Syntax	wdfat 42161	Extend the definition of a wff to include the "defined at" predicate. Read: "(the function) 𝐹 is defined at (the argument) 𝐴". In a previous version, the token "def@" was used. However, since the @ is used (informally) as a replacement for $ in commented out sections that may be deleted some day. While there is no violation of any standard to use the @ in a token, it could make the search for such commented-out sections slightly more difficult. (See remark of Norman Megill at https://groups.google.com/forum/#!topic/metamath/cteNUppB6A4).
wff 𝐹 defAt 𝐴
Syntax	cafv 42162	Extend the definition of a class to include the value of a function. Read: "the value of 𝐹 at 𝐴 " or "𝐹 of 𝐴". In a previous version, the symbol " ' " was used. However, since the similarity with the symbol ‘ used for the current definition of a function's value (see df-fv 6143), which, by the way, was intended to visualize that in many cases ‘ and " ' " are exchangeable, makes reading the theorems, especially those which uses both definitions as dfafv2 42177, very difficult, 3 apostrophes ''' are used now so that it's easier to distinguish from df-fv 6143 and df-ima 5368. And not three backticks ( three times ‘) since that would be annoying to escape in a comment. (See remark of Norman Megill and Gerard Lang at https://groups.google.com/forum/#!topic/metamath/cteNUppB6A4).
class (𝐹'''𝐴)
Syntax	caov 42163	Extend class notation to include the value of an operation 𝐹 (such as +) for two arguments 𝐴 and 𝐵. Note that the syntax is simply three class symbols in a row surrounded by a pair of parentheses in contrast to the current definition, see df-ov 6925.
class ((𝐴𝐹𝐵))
Definition	df-dfat 42164	Definition of the predicate that determines if some class 𝐹 is defined as function for an argument 𝐴 or, in other words, if the function value for some class 𝐹 for an argument 𝐴 is defined. We say that 𝐹 is defined at 𝐴 if a 𝐹 is a function restricted to the member 𝐴 of its domain. (Contributed by Alexander van der Vekens, 25-May-2017.)

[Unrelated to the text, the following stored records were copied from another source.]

$ cat src/rtl/core/rswr_pkg.sv
// Shared types, widths and constants of the random sample without replacement core.
package rswr_pkg;

    // Field widths fixed by the stream and register layout
    localparam int IDX_W      = 9;     // candidate index / excluded index / chosen index
    localparam int CNT_W      = 10;    // population size, candidate total, pick position
    localparam int LIMIT_W    = 9;     // pick limit register
    localparam int RNG_W      = 32;    // generator state
    localparam int STEP_W     = $clog2(RNG_W);
    localparam int CFG_IDX_W  = 2;
    localparam int CFG_DATA_W = 32;
    localparam int S_TDATA_W  = 16;
    localparam int M_TDATA_W  = 16;

    localparam int MAX_CELLS_DEF = 512;

    localparam logic [RNG_W-1:0]   DEFAULT_SEED = 32'h1d87_2b41;
    localparam logic [RNG_W-1:0]   ALL_ONES     = 32'hffff_ffff;
    localparam logic [CNT_W-1:0]   CELL_COUNT_RST = 10'd81;
    localparam logic [LIMIT_W-1:0] PICK_LIMIT_RST = 9'd10;

    // Register indexes of the write port
    localparam logic [CFG_IDX_W-1:0] REG_SEED       = 2'd0;
    localparam logic [CFG_IDX_W-1:0] REG_CELL_COUNT = 2'd1;
    localparam logic [CFG_IDX_W-1:0] REG_PICK_LIMIT = 2'd2;

    // Operation codes carried on s_tuser
    localparam logic OP_START = 1'b0;
    localparam logic OP_DRAW  = 1'b1;

    typedef enum logic [3:0] {
        ST_IDLE,
        ST_DECODE,
        ST_FILL,
        ST_LIM_WAIT,
        ST_GEN,
        ST_CHECK,
        ST_MOD_WAIT,
        ST_READ,
        ST_SWAP_A,
        ST_SWAP_B,
        ST_EMIT
    } rswr_state_t;

    // Commands from the controller to the datapath
    typedef struct packed {
        logic accept;
        logic fill_step;
        logic fill_finish;
        logic mark_exh;
        logic lim_start;
        logic lim_load;
        logic gen_step;
        logic val_start;
        logic pick_load;
        logic rd_issue;
        logic wr_pick;
        logic wr_pos;
        logic res_load;
    } rswr_cmd_t;

    // Status from the datapath to the controller
    typedef struct packed {
        logic op;
        logic exhausted;
        logic fill_end;
        logic div_done;
        logic val_ok;
        logic out_free;
    } rswr_stat_t;

endpackage

$ cat src/rtl/core/rswr_ctrl.sv
// Controller state machine sequencing start fills and draw picks.
module rswr_ctrl (
    input  logic                 clk,
    input  logic                 rst_n,
    input  logic                 s_tvalid,
    output logic                 s_tready,
    input  rswr_pkg::rswr_stat_t stat,
    output rswr_pkg::rswr_cmd_t  cmd
);
    import rswr_pkg::*;

    rswr_state_t state_reg;
    rswr_state_t state_next;

    always_comb
    begin
        state_next = state_reg;
        case (state_reg)
            ST_IDLE:
            begin
                if (s_tvalid)
                begin
                    state_next = ST_DECODE;
                end
            end
            ST_DECODE:
            begin
                if (stat.op == OP_START)
                begin
                    state_next = ST_FILL;
                end
                else if (stat.exhausted)
                begin
                    state_next = ST_EMIT;
                end
                else
                begin
                    state_next = ST_LIM_WAIT;
                end
            end
            ST_FILL:
            begin
                if (stat.fill_end)
                begin
                    state_next = ST_IDLE;
                end
            end
            ST_LIM_WAIT:
            begin
                if (stat.div_done)
                begin
                    state_next = ST_GEN;
                end
            end
            ST_GEN:
            begin
                state_next = ST_CHECK;
            end
            ST_CHECK:
            begin
                state_next = stat.val_ok ? ST_MOD_WAIT : ST_GEN;
            end
            ST_MOD_WAIT:
            begin
                if (stat.div_done)
                begin
                    state_next = ST_READ;
                end
            end
            ST_READ:
            begin
                state_next = ST_SWAP_A;
            end
            ST_SWAP_A:
            begin
                state_next = ST_SWAP_B;
            end
            ST_SWAP_B:
            begin
                state_next = ST_EMIT;
            end
            ST_EMIT:
            begin
                if (stat.out_free)
                begin
                    state_next = ST_IDLE;
                end
            end
            default:
            begin
                state_next = ST_IDLE;
            end
        endcase
    end

    always_comb
    begin
        cmd      = '0;
        s_tready = 1'b0;
        case (state_reg)
            ST_IDLE:
            begin
                s_tready   = 1'b1;
                cmd.accept = s_tvalid;
            end
            ST_DECODE:
            begin
                cmd.mark_exh  = (stat.op == OP_DRAW) && stat.exhausted;
                cmd.lim_start = (stat.op == OP_DRAW) && !stat.exhausted;
            end
            ST_FILL:
            begin
                cmd.fill_step   = !stat.fill_end;
                cmd.fill_finish = stat.fill_end;
            end
            ST_LIM_WAIT:
            begin
                cmd.lim_load = stat.div_done;
            end
            ST_GEN:
            begin
                cmd.gen_step = 1'b1;
            end
            ST_CHECK:
            begin
                cmd.val_start = stat.val_ok;
            end
            ST_MOD_WAIT:
            begin
                cmd.pick_load = stat.div_done;
            end
            ST_READ:
            begin
                cmd.rd_issue = 1'b1;
            end
            ST_SWAP_A:
            begin
                cmd.wr_pick = 1'b1;
            end
            ST_SWAP_B:
            begin
                cmd.wr_pos = 1'b1;
            end
            ST_EMIT:
            begin
                cmd.res_load = stat.out_free;
            end
            default:
            begin
                cmd = '0;
            end
        endcase
    end

    always_ff @(posedge clk or negedge rst_n)
    begin
        if (!rst_n)
        begin
            state_reg <= ST_IDLE;
        end
        else
        begin
            state_reg <= state_next;
        end
    end

endmodule

$ cat config.mk
export PLATFORM = sky130hd
export DESIGN_NAME = rswr_ctrl
export DESIGN_NICKNAME = d
export VERILOG_FILES = /design/src/rtl/core/rswr_pkg.sv /design/src/rtl/core/rswr_ctrl.sv
export SDC_FILE = /design/constraint.sdc
export NUM_CORES = 1
export LEC_CHECK = 0
export BUFFER_PORTS_ARGS = -buffer_cell sky130_fd_sc_hd__clkbuf_2
export CORE_AREA = 5 5 42 44
export CTS_CLUSTER_SIZE = 30
export DETAILED_ROUTE_END_ITERATION = 7
export DIE_AREA = 0 0 47 49
export PLACE_DENSITY_LB_ADDON = 0.25
export SETUP_SLACK_MARGIN = 0.5
export SYNTH_ARGS = -nofsm -noshare
export SYNTH_HDL_FRONTEND = slang
export SYNTH_SLANG_ARGS = --single-unit
export TNS_END_PERCENT = 5
$ cat constraint.sdc
create_clock -name clk -period 3 [get_ports clk]
set_clock_uncertainty 0.05 [all_clocks]
set_input_delay 0.6 -clock clk [delete_from_list [all_inputs] [get_ports clk]]
set_output_delay 0.6 -clock clk [all_outputs]
set_load 0.02 [all_outputs]
==> results of run 1 <==
placed cells by master, fill, tap and decap left out, drive strengths merged, types with 2 or more instances in the layout:
master,netlist,final
and2,3,3
o21ai,2,2
nor2,7,7
nor3b,2,2
mux2,2,2
and3,4,4
nand2,6,6
dfrtp,4,4
nor2b,6,6
nand3,2,2
clkbuf,0,25
kinds of logic after synthesis:
family	count (synthesis)	synth area share [%]
simple gates	38	50.1
compound gates	7	11.6
buf+inv	5	8.98
flops	4	23.2
mux	2	6.09
per-layer routing:
metal	vias up	global-route usage [%]
li1	241	-
met1	212	14.8
met2	18	16.7
met3	2	3.32
met4	0	5.53
met5	-	0
per-stage QoR:
stage	total power [mW]	utilization (%)	hold slack, ns	cells	setup slack (ns)
after global placement	0.460	37.6	0.359	90	1.08
after detailed placement	0.459	37.6	0.362	90	1.08
after floorplan	0.403	-	0.254	56	0.726
after CTS	0.530	39.2	0.112	93	0.825
final	0.523	39.2	0.111	93	0.842
after global routing	0.573	39.2	0.108	93	0.684
layout make-up:
cell class,count,area [sq um]
fill,168,852
multi-input combinational,47,293
timing repair buffer,22,110
sequential,4,100
clock buffer,3,22.5
tap,16,20.0
inverter,1,3.75
worst max path at each step:
stage | from | end | slack (ns) | depth (start not counted)
after floorplan | state_reg[1] | cmd[12] | 0.73 | 3
after global placement | state_reg[0] | cmd[9] | 1.08 | 3
after detailed placement | state_reg[0] | cmd[9] | 1.08 | 3
after CTS | state_reg[0] | cmd[9] | 0.83 | 3
after global routing | state_reg[0] | cmd[9] | 0.68 | 3
final | state_reg[2] | cmd[9] | 0.84 | 3
power by group through the flow:
stage                     Combinational (mW)  Sequential, mW  Clock (mW)
after floorplan                        0.304          0.0994           0
after CTS                              0.302           0.158      0.0701
after global routing                   0.329           0.169      0.0750
final                                  0.296           0.158      0.0685
after global placement                 0.303           0.157           0
after detailed placement               0.301           0.158           0
==> results.md, run 1 <==
* Pwr/cell area at 951 nW/um^2
* Setup Buffers After CTS at 0
* Run status: complete, no violations
* Post-synthesis sequential area ratio at 23.2%
* Mean post-synth cell area at 7.71 sq um
* Top-count cell post-synth: nor2_1
* Number of flip-flops in the largest register at 4
* Worst path max stage delay at 0.51 ns
* Inserted Clock Buffers at 3
* Diode count at 0
* Final Wtd Congestion at 0.763
* Crit share post-route at 71.9%
* RSZ-0062 raised after global routing: no
* Largest delay share family, worst path: simple AND/OR/NAND/NOR gates
* Combinational Power Share at 56.7%
* Nets in the synthesized netlist at 65
* Post-synthesis register bit count at 4
* Crit path max fanout at 15
* FP Rows at 14
* Die width at 47 microns
* Internal power at 0.258 mW
* VDD IR max at 0.000409 V
* DR WL/cell at 12.7 microns
* Fin crit period at 2.16 ns
* Fmax at 463 MHz
* DRT Pass-1 Iters at 1
* All-Layer GR Usage at 11.4%
* Design area at 549 sq um
* Reg-to-Reg Start: state_reg[2]
* Crit Path Class: reg2out
* Post-route ant nets at 0
* Clock buffer depth at 2
* Clk pwr share at 13.1%
* Net Switching at 0.265 mW
* Synth Cell Area at 432 sq um
* FF-to-FF path depth at 3
* DR vias/cell at 5.09
* Gr ovfl total at 0
* First-pass GRT wire length at 1960 microns
* Distinct cells, synth at 28
* Cts hold-fix bufs at 0
* Die footprint at 2300 sq um
* Layout Nets at 88
* Vias in the first global route at 444
* H-tree levels at 1
* Critical Path Sink Type: primary output
* List of most frequent post-synthesis cells: 7 x nor2_1, 6 x nand2_1, 6 x nor2b_1, 4 x and3_1, 4 x dfrtp_1
* Synthesized instance count at 56
* Req. time, crit path at 2.35 ns
* CP max-delay cell: dfrtp_1
* Leakage at 0.294 nW
* Buffer and inverter count on the worst path at 1
* Post-synth top flop: dfrtp_1
* Synth top area share at 23.2%
* Largest net degree at the start of global routing at 16
* Synth-to-layout area growth at 27.2%
* Root Buffer: clkbuf_4
* Setup_tns at 0 ns
* Synth warn at 0
* DRC at 0
* Startpoint Class: flip-flop
* Sw Ratio at 50.7%
* Sink Count at 4
* Buffers on Ports at 22
* R2R setup slack at 1.56 ns
* Area contributors post-synth: dfrtp_1 23%, nor2b_1 8.7%, nor2_1 6.1%
* Clock transition at path regs at 0.04 ns
* Final Hold Fails at 0
* Initial antenna violation count at 0
* Met3 wire len at 103 microns
* Worst hold path class: in2async
* Initial Utilization at 30.8%
* CTS tree: done
* Met2 wire len at 512 microns
* Cell Area, Placed at 527 sq um
* Post-synth ARST share at 100%
* Max Cap Violations at 0
* Final Max Slew Viols at 0
* Max-Slew Margin vs Limit at 73.1%
* I/O pin cnt at 23
* Synth area leader: dfrtp_1
* Crit Reg-Reg Endpoint: state_reg[3]
* Number of vias in the routed layout at 473
* Post-synth EDFFs at 0
* Actual slew at the worst max-slew pin at 0.404 ns
* Cts repair resizes at 0
* Max layer used: met4
* M1 WL at 547 microns
* Detailed router's first-iteration violation count at 0
* Flop pwr share at 30.2%
* Routed WL at 1180 microns
* Die H at 49 microns
* Worst-Skew Late Latency at 0.23 ns
* Final setup viols at 0
* Share of layout cells above drive strength 1 at 35.1%
* CP arrival at 1.51 ns
* Crit path cell chain: nor2_1 -> and4_1 -> clkbuf_2
* Core area at 1400 sq um
No activity file was read; power rests on OpenSTA's default activity.
==> run 2: changes to the inputs <==
==> constraint.sdc (replaced) <==
create_clock -name clk -period 2.22 [get_ports clk]
set_clock_uncertainty 0.05 [all_clocks]
set_input_delay 0.444 -clock clk [delete_from_list [all_inputs] [get_ports clk]]
set_output_delay 0.444 -clock clk [all_outputs]
set_load 0.02 [all_outputs]
==> results.md, run 2 (synthesis results as in run 1) <==
* FF-to-FF path depth at 5 (+2)
* Die H at 49 microns (unchanged)
* Synth-to-layout area growth at 65.5%
* Buffers on Ports at 22 (unchanged)
* I/O pin cnt at 23 (unchanged)
* Final Max Slew Viols at 0 (unchanged)
* Crit path to: cmd[3]
* First-pass GRT wire length at 2310 microns (+18%)
* Setup_tns at 0 ns (unchanged)
* Actual slew at the worst max-slew pin at 0.258 ns (-0.145 ns)
* Sink Count at 4 (unchanged)
* Clock buffer depth at 2 (unchanged)
* Vias in the first global route at 550 (+24%)
* Startpoint Class: flip-flop
* Layout Nets at 103 (+17%)
* Clock transition at path regs at 0.04 ns (about the same)
* Largest net degree at the start of global routing at 8 (-8)
* Fmax at 557 MHz
* Diode count at 0 (unchanged)
* Share of layout cells above drive strength 1 at 54.3% (+19 points)
* Reg-to-Reg Start: state_reg[2]
* CP arrival at 1.30 ns (-0.21 ns)
* H-tree levels at 1 (unchanged)
* Met1 GRT Util at 17.7% (+2.9 points)
* Final setup viols at 0 (unchanged)
* Final Hold Fails at 0 (unchanged)
* DRT Pass-1 Iters at 4 (+3)
* Max Cap Violations at 0 (unchanged)
* GR Util met3 at 2.21% (-1.1 points)
* Max-Slew Margin vs Limit at 82.5% (+9.5 points)
* Die footprint at 2300 sq um (unchanged)
* Final Wtd Congestion at 0.691 (-9.5%)
* VDD IR max at 0.000504 V (+23%)
* Initial Utilization at 30.8% (unchanged)
* Commonest cells after routing, fill and taps aside: 20 x clkbuf_2, 11 x buf_4, 6 x nand2_1
* Gr ovfl total at 0 (unchanged)
* Fin crit period at 1.79 ns
* Global routing's busiest layer: met2
* R2R setup slack at 0.59 ns (-0.97 ns)
* All-Layer GR Usage at 13.4% (+2.0 points)
* Crit Reg-Reg Endpoint: state_reg[1]
* CTS tree: done
* Req. time, crit path at 1.73 ns (-0.62 ns)
* Run status: complete, no violations
* Worst-Skew Late Latency at 0.24 ns (about the same)
* Crit Path Class: reg2out
* DR vias/cell at 5.20 (+2.3%)
* Initial antenna violation count at 0 (unchanged)
* Root Buffer: clkbuf_4
* Core area at 1400 sq um (unchanged)
* Number of vias in the routed layout at 562 (+19%)
* Detailed router's first-iteration violation count at 16 (+16)
* Crit path max fanout at 6 (-9)
* Routed WL at 1480 microns (+25%)
* Critical Path Sink Type: primary output
* Post-route ant nets at 0 (unchanged)
* DR WL/cell at 13.7 microns (+8.0%)
* Leakage at 0.371 nW (+26%)
* Overall Power at 1.00 mW (+91%)
* Most common cell after layout, fill and taps aside: clkbuf_2
* RSZ-0062 raised after global routing: yes
* Inserted Clock Buffers at 3 (unchanged)
* Pwr/cell area at 1400 nW/um^2 (+47%)
* Final HPWL from detailed placement at 896 microns
* Number of flip-flops in the largest register at 4 (unchanged)
* Crit share post-route at 80.8%
* DRC at 0 (unchanged)
* Met2 global-route usage at 19.5% (+2.7 points)
* Crit path from: state_reg[1]
* FP Rows at 14 (unchanged)
* Worst hold path class: in2async
* Die width at 47 microns (unchanged)
run 2: changes by cell type in the layout (fill, tap and decap cells not counted), moves of 2 or more:
cell / previous run / this run
dfrtp_2: 0 / 4
dfrtp_1: 4 / 0
nor2b_1: 6 / 3
nor2_1: 7 / 5
buf_4: 0 / 11
nor2b_2: 0 / 2
clkbuf_2: 22 / 20
run 2: what timing repair did:
| action | CTS | global route |
|---|---|---|
| hold endpoints to repair | 4 | 0 |
| setup endpoints to repair | 14 | 14 |
| pin swaps | 3 | 1 |
| resized for setup | 15 | 0 |
| buffers inserted | 13 | 1 |
| hold buffers | 1 | 0 |
run 2: worst max-delay path, cell delays in order (launching register included):
cell and delay [ns]:
dfrtp_2 0.46, buf_2 0.18, nand2_1 0.10, nor2_2 0.13, clkbuf_4 0.19
run 2: final cells by class:
| cell class | instances | area, sq um |
|---|---|---|
| flip-flops and latches | 4 | 105 |
| clock buffers | 3 | 22.5 |
| repair buffers | 37 | 233 |
| well taps | 16 | 20.0 |
| multi-input cells | 47 | 330 |
| fillers | 143 | 687 |
| inverters | 1 | 3.75 |
run 2: worst min-delay path by stage:
stage | startpoint | endpoint | slack, ns | cells past startpoint
CTS | stat[2] | state_reg[2] | 0.47 | 3
finish | rst_n | state_reg[0] | 0.49 | 2
detailed placement | rst_n | state_reg[2] | 0.20 | 1
global route | stat[2] | state_reg[2] | 0.48 | 3
global placement | rst_n | state_reg[2] | 0.20 | 1
floorplan | rst_n | state_reg[0] | 0.1 | 0
run 2: where the power goes:
| group | switching, mW | internal [mW] | total (mW) |
|---|---|---|---|
| registers | 0.0867 | 0.115 | 0.202 |
| clock network | 0.0317 | 0.0606 | 0.0924 |
| logic | 0.339 | 0.367 | 0.706 |
run 2: metrics by stage:
step / hold slack (ns) / setup WS (ns) / std cells / utilization, % / instance area [sq um]
after floorplan: 0.0984 / 0.507 / 56 / - / 447
after global placement: 0.202 / 0.329 / 90 / 38.7 / 542
after detailed placement: 0.203 / 0.369 / 90 / 38.7 / 542
after CTS: 0.471 / 0.412 / 107 / 50.4 / 707
after global routing: 0.481 / 0.352 / 108 / 51.0 / 714
final: 0.489 / 0.425 / 108 / 51.0 / 714
run 2: layer usage:
metal	up-vias	share of wire, %	wire [microns]
met5	-	0	0
met4	0	2.0	29
met3	4	11	163
met2	36	45	668
met1	248	42	615
li1	274	-	-
==> run 3: changes to the inputs <==
==> constraint.sdc (replaced) <==
create_clock -name clk -period 1.6 [get_ports clk]
set_clock_uncertainty 0.05 [all_clocks]
set_input_delay 0.32 -clock clk [delete_from_list [all_inputs] [get_ports clk]]
set_output_delay 0.32 -clock clk [all_outputs]
set_load 0.02 [all_outputs]
==> results.md, run 3 (synthesis results as in run 1) <==
* Final HPWL from detailed placement at 1060 microns (+19%)
* Inserted Clock Buffers at 3 (unchanged)
* GR Util met3 at 3.69% (+1.5 points)
* Final Wtd Congestion at 0.755 (+9.3%)
* Critical Path Sink Type: primary output
* R2R setup slack at 0.17 ns (-0.42 ns)
* Post-route ant nets at 0 (unchanged)
* Actual slew at the worst max-slew pin at 0.218 ns (-0.0406 ns)
* Routed WL at 1380 microns (-6.8%)
* Die H at 49 microns (unchanged)
* H-tree levels at 1 (unchanged)
* Buffers on Ports at 22 (unchanged)
* FF-to-FF path depth at 4 (-1)
* Clock transition at path regs at 0.04 ns (about the same)
* CTS tree: done
* Final cell count without fillers at 108 (unchanged)
* Post-route worst setup slack at -0.145 ns (-0.571 ns)
* Max-Slew Margin vs Limit at 85.3% (+2.7 points)
* Run status: complete, but fails checks
* Synth-to-layout area growth at 74.2%
* Diode count at 0 (unchanged)
* Fmax at 573 MHz
* Detailed router's first-iteration violation count at 4 (-12)
* Met2 global-route usage at 18.6% (-0.90 points)
* Crit path to: cmd[12]
* Clock buffer depth at 2 (unchanged)
* Global routing's busiest layer: met2
* Max Cap Violations at 0 (unchanged)
* VDD IR max at 0.000955 V (+90%)
* Most common cell after layout, fill and taps aside: buf_4
* Pwr/cell area at 1950 nW/um^2 (+39%)
* Final Hold Fails at 0 (unchanged)
* Number of flip-flops in the largest register at 4 (unchanged)
* DR WL/cell at 12.7 microns (-6.8%)
* FP Rows at 14 (unchanged)
* Initial Utilization at 30.8% (unchanged)
* # fillers at 141 (-1.4%)
* Vias in the first global route at 472 (-14%)
* DRC at 0 (unchanged)
* Crit share post-route at 109%
* Worst hold path class: in2async
* Design area at 752 sq um (+5.3%)
* I/O pin cnt at 23 (unchanged)
* Number of vias in the routed layout at 548 (-2.5%)
* Inst Count DP at 100 (+11%)
* First-pass GRT wire length at 2140 microns (-7.4%)
* Cell Area, Placed at 631 sq um (+16%)
* CP arrival at 1.38 ns (+0.08 ns)
* Commonest cells after routing, fill and taps aside: 17 x buf_4, 15 x clkbuf_2, 5 x nand2_1
* Leakage at 0.390 nW (+5.2%)
* Worst-Skew Late Latency at 0.23 ns (about the same)
* Crit path max fanout at 4 (-2)
* RSZ-0062 raised after global routing: yes
* Die footprint at 2300 sq um (unchanged)
* Fin crit period at 1.75 ns
* Final setup viols at 12 (+12)
* Largest net degree at the start of global routing at 11 (+3)
* Core area at 1400 sq um (unchanged)
* Layout Nets at 103 (unchanged)
* Sink Count at 4 (unchanged)
* Req. time, crit path at 1.23 ns (-0.50 ns)
* Startpoint Class: flip-flop
* Share of layout cells above drive strength 1 at 57.6% (+3.3 points)
* DRT Pass-1 Iters at 2 (-2)
* Reg-to-Reg Start: state_reg[0]
* Setup_tns at -0.840 ns (-0.840 ns)
* Initial antenna violation count at 0 (unchanged)
* Die width at 47 microns (unchanged)
* DR vias/cell at 5.07 (-2.5%)
* All-Layer GR Usage at 12.8% (-0.56 points)
* Met1 GRT Util at 16.6% (-1.1 points)
* Crit path from: state_reg[1]
* Crit Path Class: reg2out
* Gr ovfl total at 0 (unchanged)
* Root Buffer: clkbuf_4
* Crit Reg-Reg Endpoint: state_reg[1]
* Final Max Slew Viols at 0 (unchanged)
* Failing checks: negative setup slack
## run 3: metrics by stage
stage / utilization, % / worst slack (ns) / power, mW / hold WS (ns)
2_1_floorplan: - / 0.0345 / 0.803 / -0.0256
3_3_place_gp: 45.0 / 0.0991 / 1.14 / 0.0807
3_5_place_dp: 45.0 / 0.0551 / 1.14 / 0.0817
4_1_cts: 49.8 / -0.174 / 1.36 / 0.362
5_1_grt: 53.7 / -0.210 / 1.57 / 0.375
6_report: 53.7 / -0.145 / 1.47 / 0.377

⊢ (𝐹 defAt 𝐴 ↔ (𝐴 ∈ dom 𝐹 ∧ Fun (𝐹 ↾ {𝐴})))
Definition	df-afv 42165*	Alternative definition of the value of a function, (𝐹'''𝐴), also known as function application. In contrast to (𝐹‘𝐴) = ∅ (see df-fv 6143 and ndmfv 6476), (𝐹'''𝐴) = V if F is not defined for A! (Contributed by Alexander van der Vekens, 25-May-2017.) (Revised by BJ/AV, 25-Aug-2022.)
⊢ (𝐹'''𝐴) = (℩'𝑥𝐴𝐹𝑥)
Definition	df-aov 42166	Define the value of an operation. In contrast to df-ov 6925, the alternative definition for a function value (see df-afv 42165) is used. By this, the value of the operation applied to two arguments is the universal class if the operation is not defined for these two arguments. There are still no restrictions of any kind on what those class expressions may be, although only certain kinds of class expressions - a binary operation 𝐹 and its arguments 𝐴 and 𝐵- will be useful for proving meaningful theorems. (Contributed by Alexander van der Vekens, 26-May-2017.)
⊢ ((𝐴𝐹𝐵)) = (𝐹'''⟨𝐴, 𝐵⟩)
20.36.4.1  Restricted quantification (extension)
Theorem	ralbinrald 42167*	Elemination of a restricted universal quantification under certain conditions. (Contributed by Alexander van der Vekens, 2-Aug-2017.)
⊢ (𝜑 → 𝑋 ∈ 𝐴)    &   ⊢ (𝑥 ∈ 𝐴 → 𝑥 = 𝑋)    &   ⊢ (𝑥 = 𝑋 → (𝜓 ↔ 𝜃))    ⇒   ⊢ (𝜑 → (∀𝑥 ∈ 𝐴 𝜓 ↔ 𝜃))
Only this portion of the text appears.